Crate incremental_tree_set_union 

incremental-tree-set-union

A no_std Rust implementation of the Gabow-Tarjan linear-time algorithm for incremental tree set union (JCSS 1985).

Do not use this crate for performance. This is a faithful implementation of a theoretically important algorithm that is 6-10x slower than standard union-find (such as disjoint-sets or union-find) for all practical input sizes. The algorithm eliminates an inverse-Ackermann factor that is at most 4 for any input that could fit in memory. The overhead of the microset/answer-table machinery far exceeds this saving. Use standard union-find unless you need the strict O(m + n) bound for a complexity proof.

Overview

This crate implements the algorithm from Gabow and Tarjan’s 1985 paper “A Linear-Time Algorithm for a Special Case of Disjoint Set Union”. It solves a specialized version of the disjoint set union problem where the union structure follows a rooted tree. The static variant achieves O(m + n) total time for m intermixed operations on n nodes, strictly linear, with no inverse-Ackermann factor. The incremental variant achieves O(m + n log log n) due to an encoding tradeoff (see Complexity deviation).

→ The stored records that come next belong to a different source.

**src/hdl/vln_pkg.sv**
```systemverilog
// vln_pkg: shared constants and the result word type for vector_length_and_normalize.
// No dependencies.
`timescale 1ns / 1ps

package vln_pkg;

    localparam int CompW    = 32;
    localparam int SqW      = 64;
    localparam int SqrtSteps = 32;
    localparam int QuotW    = 31;
    localparam int DivSteps = 31;
    localparam int Lanes    = 3;

    typedef struct packed {
        logic [CompW-1:0]        vec_length;
        logic signed [CompW-1:0] unit_x;
        logic signed [CompW-1:0] unit_y;
        logic signed [CompW-1:0] unit_z;
        logic                    zero_length;
    } res_t;

endpackage

```
**src/hdl/vln_square_lane.sv**
```systemverilog
// vln_square_lane: magnitude and square of one signed component, two register stages.
// Depends on vln_pkg.
`timescale 1ns / 1ps

module vln_square_lane
(
    input  logic                                clk,
    input  logic                                en,
    input  logic signed [vln_pkg::CompW-1:0]    comp,
    output logic [vln_pkg::CompW-1:0]           mag,
    output logic                                neg,
    output logic [vln_pkg::SqW-1:0]             square
);

    logic [vln_pkg::CompW-1:0] mag_a_reg;
    logic                      neg_a_reg;
    logic [vln_pkg::CompW-1:0] mag_b_reg;
    logic                      neg_b_reg;
    logic [vln_pkg::SqW-1:0]   sq_reg;

    always_ff @(posedge clk)
    begin
        if (en)
        begin
            neg_a_reg <= comp[vln_pkg::CompW-1];
            mag_a_reg <= comp[vln_pkg::CompW-1] ? (~comp + 1'b1) : comp;
            neg_b_reg <= neg_a_reg;
            mag_b_reg <= mag_a_reg;
            sq_reg    <= vln_pkg::SqW'(mag_a_reg) * vln_pkg::SqW'(mag_a_reg);
        end
    end

    assign mag    = mag_b_reg;
    assign neg    = neg_b_reg;
    assign square = sq_reg;

endmodule

```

The tree is partitioned into small subtrees called microsets (each fewer than b nodes, where b = Theta(log log n)). A precomputed answer table resolves queries within each microset in O(1). Standard union-find macrosets handle queries that cross microset boundaries.

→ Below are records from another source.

==> src/hdl/vln_pkg.sv <==
// vln_pkg: shared constants and the result word type for vector_length_and_normalize.
// No dependencies.
`timescale 1ns / 1ps

package vln_pkg;

    localparam int CompW    = 32;
    localparam int SqW      = 64;
    localparam int SqrtSteps = 32;
    localparam int QuotW    = 31;
    localparam int DivSteps = 31;
    localparam int Lanes    = 3;

    typedef struct packed {
        logic [CompW-1:0]        vec_length;
        logic signed [CompW-1:0] unit_x;
        logic signed [CompW-1:0] unit_y;
        logic signed [CompW-1:0] unit_z;
        logic                    zero_length;
    } res_t;

endpackage

==> src/hdl/vln_div_lane.sv <==
// vln_div_lane: restoring divider, (mag << 30) / len, one quotient bit per stage.
// Depends on vln_pkg.
`timescale 1ns / 1ps

module vln_div_lane
(
    input  logic                          clk,
    input  logic                          en,
    input  logic [vln_pkg::CompW-1:0]     mag,
    input  logic [vln_pkg::CompW-1:0]     len,
    output logic [vln_pkg::QuotW-1:0]     quot
);

    logic [vln_pkg::CompW-1:0] r_reg   [vln_pkg::DivSteps];
    logic [vln_pkg::QuotW-1:0] q_reg   [vln_pkg::DivSteps];
    logic [vln_pkg::CompW-1:0] len_reg [vln_pkg::DivSteps];

    for (genvar j = 0; j < vln_pkg::DivSteps; j++)
    begin : g_step
        logic [vln_pkg::CompW:0]   r_in;
        logic [vln_pkg::CompW:0]   r_sub;
        logic [vln_pkg::QuotW-1:0] q_in;
        logic [vln_pkg::CompW-1:0] d_in;
        logic                      ge;

        if (j == 0)
        begin : g_first
            assign r_in = {1'b0, mag};
            assign q_in = '0;
            assign d_in = len;
        end
        else
        begin : g_rest
            assign r_in = {r_reg[j-1], 1'b0};
            assign q_in = q_reg[j-1];
            assign d_in = len_reg[j-1];
        end

        assign ge    = r_in >= {1'b0, d_in};
        assign r_sub = r_in - {1'b0, d_in};

        always_ff @(posedge clk)
        begin
            if (en)
            begin
                r_reg[j]   <= ge ? r_sub[vln_pkg::CompW-1:0] : r_in[vln_pkg::CompW-1:0];
                q_reg[j]   <= {q_in[vln_pkg::QuotW-2:0], ge};
                len_reg[j] <= d_in;
            end
        end
    end

    assign quot = q_reg[vln_pkg::DivSteps-1];

endmodule

==> config.mk <==
export PLATFORM = sky130hd
export DESIGN_NAME = vln_div_lane
export DESIGN_NICKNAME = d
export VERILOG_FILES = /design/src/hdl/vln_pkg.sv /design/src/hdl/vln_div_lane.sv
export SDC_FILE = /design/constraint.sdc
export NUM_CORES = 2
export LEC_CHECK = 0
export ABC_CLOCK_PERIOD_IN_PS = 10650
export BUFFER_PORTS_ARGS = -buffer_cell sky130_fd_sc_hd__buf_2
export CAP_MARGIN = 20
export CORE_ASPECT_RATIO = 1.5
export CORE_MARGIN = 10
export CORE_UTILIZATION = 50
export CTS_CLUSTER_DIAMETER = 150
export DETAILED_ROUTE_END_ITERATION = 8
export PLACE_DENSITY = 0.62
export SYNTH_ARGS = -nofsm -noshare
export SYNTH_HDL_FRONTEND = slang
export SYNTH_SLANG_ARGS = --single-unit
==> constraint.sdc <==
create_clock -name clk -period 10.65 [get_ports clk]
set_input_delay 1.5975 -clock clk [delete_from_list [all_inputs] [get_ports clk]]
set_output_delay 1.5975 -clock clk [all_outputs]
set_load 0.005 [all_outputs]
==> impl_metrics.json <==
{
  "fp.dieH_um": 662.1,
  "rr_endpoint": "r_reg[1][35]$_DFFE_PP_",
  "core_um2": 273500,
  "swShare": 0.3959,
  "syn_area_um2": 137400,
  "power.density_nw_per_um2": 320.0,
  "drt_pass1_iterations": 6,
  "intPower_uw": 28940,
  "htreeDepth": 4,
  "netlist_instances": 12270,
  "drive_above_1_share": 0.08668,
  "nNetsFinal": 13410,
  "syn_avg_cell_area_um2": 11.20,
  "max_freq_mhz": 201.7,
  "start_util": 0.5026,
  "yosys.area.top_type": "edfxtp_1",
  "io_buffers": 96,
  "grt_pass1_vias": 94180,
  "timing.rr.start": "len_reg[1][1]$_DFFE_PP_",
  "drc_errors": 0,
  "num_io_pins": 97,
  "syn_nets": 13350,
  "worst_pin_slew_ps": 1100,
  "drtIter0Drc": 6843,
  "critPathCaptureType": "register",
  "ir_drop_v": 0.0001692,
  "drt-total-wl_um": 363700,
  "num_rows": 235,
  "whs_path_depth": 0,
  "synth.distinct_cells": 103,
  "async_reset_ff_frac": 0,
  "post-synth-top-count-cell": "edfxtp_1",
  "status": "finished, final reports clean",
  "antenna_left": 0,
  "yosysTopAreaCellShare": 0.5279,
  "grt_usage": 0.2403,
  "ff2ff_setup_slack_ps": 6010,
  "fillers": 23490,
  "min_period_ps": 4958,
  "reg2regPathDepth": 13,
  "leakage_uw": 0.06098,
  "wl_per_cell_um": 22.61,
  "cts_buffers": 239,
  "numClockSinks": 2416,
  "postCtsResizedCells": 0,
  "p_comb_frac": 0.480,
  "cts_root_buffer": "clkbuf_16",
  "drv_cap": 0,
  "placed_area_um2": 141700,
  "final_area_um2": 149700,
  "post-cts-setup-buffer-count": 0,
  "dieArea_um2": 296700,
  "hold_class": "register to register",
  "yosys_most_used_dff": "edfxtp_1",
  "finalCritPeriodShare": 0.4655,
  "critical_path_class": "input pin to register",
  "postCtsHoldBufs": 0,
  "cts_tree": "yes",
  "yosysSeqAreaShare": 0.5279,
  "utilization": 0.5474,
  "worstPathArrival_ps": 5600,
  "yosys-top-cells-count": "2416 x edfxtp_1, 1265 x inv_1, 1049 x a21oi_1",
  "dp_hpwl_um": 281700,
  "die_w_um": 448.1,
  "p_sw_uw": 18960,
  "clockBufferDepth": 4,
  "synth-edff-count": 2416,
  "cp_max_fo": 38,
  "worst_setup_path_start_kind": "input pin",
  "clkTransAtPathRegs_ps": 60,
  "grt_max_degree": 181,
  "skew_ps": 48.08,
  "drt-vias-per-instance": 5.824,
  "vias": 93680,
  "grt_overflow_total": 0,
  "area_growth_pct": 8.924,
  "antenna_found_initial": 9,
  "p_seq_frac": 0.338,
  "setup_viol": 0,
  "gp_congestion": 0.9444,
  "cp_data_required_time_ps": 11290,
  "synth_area_leaders": "edfxtp_1 53%, ha_1 9.0%, a21oi_1 3.8%",
  "maxSlewHeadroom": 0.2668,
  "pwr-share-clk": 0.182,
  "clk_latency_ps": 930,
  "tns_ps": 0,
  "worstHoldStart": "q_reg[5][1]$_DFFE_PP_",
  "ys_seq_elements": 2416,
  "hold_violations": 0,
  "p_total_uw": 47900,
  "hold_path_end": "q_reg[5][33]$_DFFE_PP_",
  "grt_pass1_wl_um": 554500,
  "rsz0062_at_grt": "false",
  "drv_slew": 0,
  "synth_warnings": 0
}
-- through the flow --
| step | hold WS [ps] | setup WS (ps) | std cells |
|---|---|---|---|
| floorplan | 400.3 | 6067 | 12270 |
| global placement | 400.5 | 4661 | 15630 |
| detailed placement | 404.5 | 4696 | 15630 |
| CTS | 390.0 | 5680 | 16070 |
| global route | 381.2 | 5454 | 16080 |
| finish | 382.6 | 5692 | 16090 |
-- critical path: stages --
cell and delay (ps):
buf_2 90, inv_1 40, ha_1 220, fa_1 420, nor2b_1 190, o211ai_1 140
a31oi_1 560, a31oi_1 230, o21ai_0 480, o22ai_1 170, o211ai_1 190, a21o_2 360
buf_4 470, mux2_2 400
-- how the worst max path moves through the flow --
stage	start	end	slack, ps	depth (start not counted)
6_report	mag[0]	r_reg[0][6]$_DFFE_PP_	5690	14
5_1_grt	mag[0]	r_reg[0][6]$_DFFE_PP_	5450	14
4_1_cts	mag[0]	r_reg[0][6]$_DFFE_PP_	5680	14
3_5_place_dp	mag[0]	r_reg[0][6]$_DFFE_PP_	4700	14
3_3_place_gp	mag[0]	r_reg[0][4]$_DFFE_PP_	4660	14
2_1_floorplan	mag[0]	r_reg[0][7]$_DFFE_PP_	6070	15
-- routing by layer --
| layer | wire (µm) | vias to the layer above | global-route usage | share of wire |
|---|---|---|---|---|
| met2 | 194600 | 2311 | 0.4561 | 0.54 |
| met3 | 12190 | 829 | 0.02486 | 0.034 |
| met4 | 23050 | 0 | 0.1288 | 0.063 |
| met5 | 0 | - | 0 | 0 |
| li1 | - | 45110 | - | - |
| met1 | 133900 | 45430 | 0.2596 | 0.37 |
-- power groups by stage --
stage	combinational, µW	clock (µW)	sequential (µW)
floorplan	17300	0	15200
global placement	22500	0	16400
detailed placement	22800	0	16400
CTS	23000	8940	16200
global route	25400	9310	16400
finish	23000	8700	16200
-- layout make-up --
cell class	instances	area [µm²]	area share
repair buffers	155	1096	0.007322
inverters	1266	4752	0.03174
diodes	13	32.53	0.0002173
flip-flops and latches	2416	72550	0.4846
well taps	3555	4448	0.02971
clock buffers	285	6196	0.04139
clock inverters	151	1752	0.01170
multi-input cells	8244	58870	0.3933
-- logic make-up (layout without fill, tap and decap cells) --
group,count (synthesis),after routing,synth area share
AO/OA/AOI/OAI,3289,3289,0.1516
AND/OR/NAND/NOR,2677,2677,0.09227
flip-flops,2416,2416,0.5279
buffers and inverters,1607,1857,0.04499
adder cells (fa/ha/maj),1021,1021,0.09459
XOR/XNOR,772,772,0.04920
multiplexers,485,485,0.03948
other,0,13,0
-- placed cells by master, fill, tap and decap left out, types with 121 or more instances in the layout --
cell,n
nand2b_1,128
ha_1,991
inv_1,1265
nand3_1,210
xor2_1,308
nand4_1,178
a21o_1,513
nor2_1,734
o21bai_1,121
nand2_1,784
mux2_2,454
edfxtp_1,2416
o21a_1,132
o21ai_0,693
nor2b_1,150
xnor2_1,464
nor3_1,147
clkbuf_16,241
a21oi_1,1047
Power figures use the tool's default switching activity.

Two variants are provided:

• StaticTreeSetUnion: the tree is known in advance (Section 2 of the paper). Achieves O(m + n) total time.
• IncrementalTreeSetUnion: the tree grows dynamically via grow operations (Section 3 of the paper). See Complexity deviation for a discussion of the time bound.

Semantics

• Initially, every node is its own set name (marked).
• link(v) removes v as a set name, merging v into its parent’s set. After this, find will skip past v. Equivalent to unite(parent(v), v) in standard union-find.
• find(v) returns the nearest ancestor of v that is still a set name (has not been linked). A node is its own ancestor, so find(v) = v if v has not been linked.
• grow(v, w) (incremental variant only) adds node w as a child of existing node v.
• link(root) panics: the root has no parent and always remains a set name.

API usage

Static variant (tree known in advance)

use incremental_tree_set_union::StaticTreeSetUnion;

// Tree: 0 -> {1, 2}, 1 -> {3, 4}, 2 -> 5
// parents[i] = parent of node i; parents[root] = root
let parents = vec![0, 0, 0, 1, 1, 2];
let mut tsu = StaticTreeSetUnion::from_parents(&parents);

// Initially, find(v) = v for all v (all nodes are set names)
assert_eq!(tsu.find(4), 4);
assert_eq!(tsu.find(3), 3);

// Link node 3: it is no longer a set name
tsu.link(3);
assert_eq!(tsu.find(3), 1);  // skips past 3, reaches parent 1

// Link node 1
tsu.link(1);
assert_eq!(tsu.find(3), 0);  // skips past 3 and 1, reaches root 0
assert_eq!(tsu.find(4), 4);  // 4 was never linked, still a set name

Incremental variant (tree grows dynamically)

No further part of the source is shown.